[Available data — start]
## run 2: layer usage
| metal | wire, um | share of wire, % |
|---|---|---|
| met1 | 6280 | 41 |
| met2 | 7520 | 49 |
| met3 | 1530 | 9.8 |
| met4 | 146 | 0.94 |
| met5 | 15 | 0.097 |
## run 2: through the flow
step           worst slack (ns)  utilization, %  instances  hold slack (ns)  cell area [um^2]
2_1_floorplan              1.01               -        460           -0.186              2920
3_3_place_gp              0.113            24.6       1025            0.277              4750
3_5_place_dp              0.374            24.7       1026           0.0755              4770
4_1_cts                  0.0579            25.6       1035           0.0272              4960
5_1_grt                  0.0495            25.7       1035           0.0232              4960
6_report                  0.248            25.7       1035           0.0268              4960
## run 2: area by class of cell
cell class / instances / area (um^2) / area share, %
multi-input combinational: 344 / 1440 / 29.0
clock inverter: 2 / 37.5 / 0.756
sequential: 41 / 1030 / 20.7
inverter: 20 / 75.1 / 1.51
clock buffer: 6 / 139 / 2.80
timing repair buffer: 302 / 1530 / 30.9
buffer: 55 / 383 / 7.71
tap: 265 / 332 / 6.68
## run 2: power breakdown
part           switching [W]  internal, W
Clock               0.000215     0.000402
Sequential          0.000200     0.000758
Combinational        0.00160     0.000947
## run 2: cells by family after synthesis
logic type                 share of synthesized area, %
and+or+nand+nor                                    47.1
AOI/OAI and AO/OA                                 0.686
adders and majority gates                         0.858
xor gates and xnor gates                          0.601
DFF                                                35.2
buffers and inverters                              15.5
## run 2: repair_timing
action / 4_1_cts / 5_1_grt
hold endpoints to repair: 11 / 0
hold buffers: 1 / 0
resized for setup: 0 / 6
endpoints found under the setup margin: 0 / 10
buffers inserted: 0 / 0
[Available data — finish]
**What is expected**
In the data above, retype exactly and only the lines between the one holding "6280 | 41 |" and the one holding "clock buffer: 6 / 139 / 2.80", inclusive.

**Reply to the task**
| met1 | 6280 | 41 |
| met2 | 7520 | 49 |
| met3 | 1530 | 9.8 |
| met4 | 146 | 0.94 |
| met5 | 15 | 0.097 |
## run 2: through the flow
step           worst slack (ns)  utilization, %  instances  hold slack (ns)  cell area [um^2]
2_1_floorplan              1.01               -        460           -0.186              2920
3_3_place_gp              0.113            24.6       1025            0.277              4750
3_5_place_dp              0.374            24.7       1026           0.0755              4770
4_1_cts                  0.0579            25.6       1035           0.0272              4960
5_1_grt                  0.0495            25.7       1035           0.0232              4960
6_report                  0.248            25.7       1035           0.0268              4960
## run 2: area by class of cell
cell class / instances / area (um^2) / area share, %
multi-input combinational: 344 / 1440 / 29.0
clock inverter: 2 / 37.5 / 0.756
sequential: 41 / 1030 / 20.7
inverter: 20 / 75.1 / 1.51
clock buffer: 6 / 139 / 2.80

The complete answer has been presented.